Обсуждение: Using of --data-checksums

Поиск
Список
Период
Сортировка

Using of --data-checksums

От
BGoebel
Дата:
initdb --data-checksums "... help to detect corruption by the I/O system"
There is an (negligible?) impact on performance, ok. 
 
Is there another reason NOT to use this feature ?
Has anyone had good or bad experience with the use of  --data-checksums?

Thanks in advance!

Bernhard



--
Sent from: https://www.postgresql-archive.org/PostgreSQL-general-f1843780.html



Re: Using of --data-checksums

От
Michael Paquier
Дата:
On Tue, Apr 07, 2020 at 08:10:13AM -0700, BGoebel wrote:
> initdb --data-checksums "... help to detect corruption by the I/O system"
> There is an (negligible?) impact on performance, ok.
>
> Is there another reason NOT to use this feature ?
> Has anyone had good or bad experience with the use of  --data-checksums?

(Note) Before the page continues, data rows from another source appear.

$ cat src/rtl/esfp_packer.sv
// esfp_packer: builds capability code and ME payload of one extended squitter
// assumes sources hold their fields steady while load_in is high
`timescale 1ns/10ps
module esfp_packer
  import esfp_pkg::*;
(
  input wire logic clk_in,
  input wire logic reset_in,
  input wire logic load_in,
  input wire esfp_msg_e msg_kind_in,
  input wire logic [CAP_W-1:0] capability_in,
  input wire logic source_approved_in,
  input wire esfp_air_pos_s air_pos_in,
  input wire esfp_surf_pos_s surf_pos_in,
  input wire logic [2:0] ident_category_in,
  input wire logic [63:0] ident_chars_in,
  input wire esfp_vel_s vel_in,
  output logic frame_valid_out,
  output logic refused_out,
  output esfp_msg_e msg_kind_out,
  output logic [CAP_W-1:0] transponder_capability_code_out,
  output logic [ME_W-1:0] me_out
);
  logic [ME_W-1:0] a0;
  logic [ME_W-1:0] a1;
  logic [ME_W-1:0] a2;
  logic [ME_W-1:0] a3;
  logic [ME_W-1:0] a4;
  logic [ME_W-1:0] a5;
  logic [ME_W-1:0] a6;
  logic [ME_W-1:0] a7;
  logic [ME_W-1:0] s0;
  logic [ME_W-1:0] s1;
  logic [ME_W-1:0] s2;
  logic [ME_W-1:0] s3;
  logic [ME_W-1:0] s4;
  logic [ME_W-1:0] s5;
  logic [ME_W-1:0] s6;
  logic [ME_W-1:0] i0;
  logic [ME_W-1:0] i1;
  logic [ME_W-1:0] v0;
  logic [ME_W-1:0] v1;
  logic [ME_W-1:0] v2;
  logic [ME_W-1:0] v3;
  logic [ME_W-1:0] v4;
  logic [ME_W-1:0] v5;
  logic [ME_W-1:0] v6;
  logic [ME_W-1:0] v7;
  logic [ME_W-1:0] v8;
  logic [ME_W-1:0] v9;
  logic [ME_W-1:0] v10;
  logic [ME_W-1:0] v11;
  logic [ME_W-1:0] v12;
  logic [NUM_CHARS*CHAR_W-1:0] cells;
  logic [2:0] vel_subtype;
  logic intent_bit;
  logic [7:0] baro_field;
  logic [ME_W-1:0] next_me;

  // airborne position
  esfp_field_ins #(
    .POS(POS_SURV),
    .W(2)
  ) u_a0 (
    .word_in(ME_RST),
    .field_in(air_pos_in.surv_status),
    .word_out(a0)
  );
  esfp_field_ins #(
    .POS(POS_INTEG),
    .W(1)
  ) u_a1 (
    .word_in(a0),
    .field_in(air_pos_in.integ_supp),
    .word_out(a1)
  );
  esfp_field_ins #(
    .POS(POS_ALT),
    .W(12)
  ) u_a2 (
    .word_in(a1),
    .field_in(air_pos_in.altitude),
    .word_out(a2)
  );
  esfp_field_ins #(
    .POS(POS_TIME),
    .W(1)
  ) u_a3 (
    .word_in(a2),
    .field_in(air_pos_in.time_coupled),
    .word_out(a3)
  );
  esfp_field_ins #(
    .POS(POS_CPRF),
    .W(1)
  ) u_a4 (
    .word_in(a3),
    .field_in(air_pos_in.cpr_odd),
    .word_out(a4)
  );
  esfp_field_ins #(
    .POS(POS_LAT),
    .W(17)
  ) u_a5 (
    .word_in(a4),
    .field_in(air_pos_in.lat),
    .word_out(a5)
  );
  esfp_field_ins #(
    .POS(POS_LON),
    .W(17)
  ) u_a6 (
    .word_in(a5),
    .field_in(air_pos_in.lon),
    .word_out(a6)
  );
  assign a7 = a6;

  // surface position
  esfp_field_ins #(
    .POS(POS_MOVE),
    .W(7)
  ) u_s0 (
    .word_in(ME_RST),
    .field_in(surf_pos_in.movement),
    .word_out(s0)
  );
  esfp_field_ins #(
    .POS(POS_TRK_ST),
    .W(1)
  ) u_s1 (
    .word_in(s0),
    .field_in(surf_pos_in.track_valid),
    .word_out(s1)
  );
  esfp_field_ins #(
    .POS(POS_TRK),
    .W(7)
  ) u_s2 (
    .word_in(s1),
    .field_in(surf_pos_in.track),
    .word_out(s2)
  );
  esfp_field_ins #(
    .POS(POS_TIME),
    .W(1)
  ) u_s3 (
    .word_in(s2),
    .field_in(surf_pos_in.time_coupled),
    .word_out(s3)
  );
  esfp_field_ins #(
    .POS(POS_CPRF),
    .W(1)
  ) u_s4 (
    .word_in(s3),
    .field_in(surf_pos_in.cpr_odd),
    .word_out(s4)
  );
  esfp_field_ins #(
    .POS(POS_LAT),
    .W(17)
  ) u_s5 (
    .word_in(s4),
    .field_in(surf_pos_in.lat),
    .word_out(s5)
  );
  esfp_field_ins #(
    .POS(POS_LON),
    .W(17)
  ) u_s6 (
    .word_in(s5),
    .field_in(surf_pos_in.lon),
    .word_out(s6)
  );

  // identification and category
  esfp_char_pack #(
    .N(NUM_CHARS)
  ) u_chars (
    .chars_in(ident_chars_in),
    .cells_out(cells)
  );
  esfp_field_ins #(
    .POS(POS_CAT),
    .W(3)
  ) u_i0 (
    .word_in(ME_RST),
    .field_in(ident_category_in),
    .word_out(i0)
  );
  esfp_field_ins #(
    .POS(POS_CHARS),
    .W(NUM_CHARS*CHAR_W)
  ) u_i1 (
    .word_in(i0),
    .field_in(cells),
    .word_out(i1)
  );

  // velocity over ground
  assign vel_subtype = vel_in.supersonic ? VEL_SUPERSONIC : VEL_NORMAL;
  // optional flag only sent when its source vouches for it
  assign intent_bit = vel_in.intent_valid & vel_in.intent_change;
  // conditional field: zero when no difference is available
  assign baro_field = vel_in.baro_valid ? {vel_in.baro_sign, vel_in.baro_diff}
                                        : 8'h00;
  esfp_field_ins #(
    .POS(POS_VSUB),
    .W(3)
  ) u_v0 (
    .word_in(ME_RST),
    .field_in(vel_subtype),
    .word_out(v0)
  );
  esfp_field_ins #(
    .POS(POS_INTENT),
    .W(1)
  ) u_v1 (
    .word_in(v0),
    .field_in(intent_bit),
    .word_out(v1)
  );
  esfp_field_ins #(
    .POS(POS_NACV),
    .W(3)
  ) u_v2 (
    .word_in(v1),
    .field_in(vel_in.nacv),
    .word_out(v2)
  );
  esfp_field_ins #(
    .POS(POS_EW_DIR),
    .W(1)
  ) u_v3 (
    .word_in(v2),
    .field_in(vel_in.ew_dir),
    .word_out(v3)
  );
  esfp_field_ins #(
    .POS(POS_EW),
    .W(10)
  ) u_v4 (
    .word_in(v3),
    .field_in(vel_in.ew_speed),
    .word_out(v4)
  );
  esfp_field_ins #(
    .POS(POS_NS_DIR),
    .W(1)
  ) u_v5 (
    .word_in(v4),
    .field_in(vel_in.ns_dir),
    .word_out(v5)
  );
  esfp_field_ins #(
    .POS(POS_NS),
    .W(10)
  ) u_v6 (
    .word_in(v5),
    .field_in(vel_in.ns_speed),
    .word_out(v6)
  );
  esfp_field_ins #(
    .POS(POS_VR_SRC),
    .W(1)
  ) u_v7 (
    .word_in(v6),
    .field_in(vel_in.vr_source),
    .word_out(v7)
  );
  esfp_field_ins #(
    .POS(POS_VR_SGN),
    .W(1)
  ) u_v8 (
    .word_in(v7),
    .field_in(vel_in.vr_sign),
    .word_out(v8)
  );
  esfp_field_ins #(
    .POS(POS_VR),
    .W(9)
  ) u_v9 (
    .word_in(v8),
    .field_in(vel_in.vr),
    .word_out(v9)
  );
  esfp_field_ins #(
    .POS(POS_BARO_SGN),
    .W(8)
  ) u_v10 (
    .word_in(v9),
    .field_in(baro_field),
    .word_out(v10)
  );
  assign v11 = v10;
  assign v12 = v11;

  // bits not written above stay at the zero seed word
  always_comb begin
    case (msg_kind_in)
      ESFP_MSG_AIR_POS: next_me = a7;
      ESFP_MSG_SURF_POS: next_me = s6;
      ESFP_MSG_IDENT: next_me = i1;
      ESFP_MSG_VEL: next_me = v12;
      default: next_me = ME_RST;
    endcase
  end

  // unapproved data is never sent; a default payload would mislead receivers
  always_ff @(posedge clk_in) begin
    if (reset_in) begin
      frame_valid_out <= 1'b0;
      refused_out <= 1'b0;
    end else begin
      frame_valid_out <= load_in & source_approved_in;
      refused_out <= load_in & ~source_approved_in;
    end
  end

  always_ff @(posedge clk_in) begin
    if (reset_in) begin
      me_out <= ME_RST;
      msg_kind_out <= ESFP_MSG_AIR_POS;
      transponder_capability_code_out <= CAP_RST;
    end else if (load_in && source_approved_in) begin
      me_out <= next_me;
      msg_kind_out <= msg_kind_in;
      transponder_capability_code_out <= capability_in;
    end
  end
endmodule
File: config.mk
export PLATFORM = sky130hd
export DESIGN_NAME = pdct_timing
export DESIGN_NICKNAME = d
export VERILOG_FILES = /design/src/design/pdct_timing.v
export VERILOG_INCLUDE_DIRS = /design/src /design/src/design
export SDC_FILE = /design/constraint.sdc
export NUM_CORES = 1
export LEC_CHECK = 0
export BUFFER_PORTS_ARGS = -buffer_cell sky130_fd_sc_hd__buf_2
export CORE_UTILIZATION = 61
export DETAILED_ROUTE_END_ITERATION = 10
export GPL_TIMING_DRIVEN = 0
export PLACE_DENSITY = 0.89
export REMOVE_ABC_BUFFERS = 1
export SYNTH_ARGS = -nofsm -noshare
export SYNTH_HDL_FRONTEND = slang
export SYNTH_SLANG_ARGS = --single-unit
File: constraint.sdc
create_clock -name mclk_i -period 2.9 [get_ports mclk_i]
set_input_delay 0.725 -clock mclk_i [delete_from_list [all_inputs] [get_ports mclk_i]]
set_output_delay 0.725 -clock mclk_i [all_outputs]
set_load 0.01 [all_outputs]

FWIW, I have a good experience with it.  Note that some performance
impact of up to ~1% may be noticeable if you have a large number of
buffer evictions from PostgreSQL shared buffer pool, but IMO the
insurance of knowing that Postgres is not the cause of an on-disk
corruption is largely worth it (in applications where I got that
enabled we did not notice any performance impact even in very heavy
production-like workloads, and this even if we had a rather low shared
buffer setting with a much larger set of hot pages, causing the OS
cache to be filled with most of the hot data).
--
Michael

Вложения

Re: Using of --data-checksums

От
Stephen Frost
Дата:
Greetings,

* BGoebel (b.goebel@prisma-computer.de) wrote:
> initdb --data-checksums "... help to detect corruption by the I/O system"
> There is an (negligible?) impact on performance, ok.
>
> Is there another reason NOT to use this feature ?

Not in my view.

> Has anyone had good or bad experience with the use of  --data-checksums?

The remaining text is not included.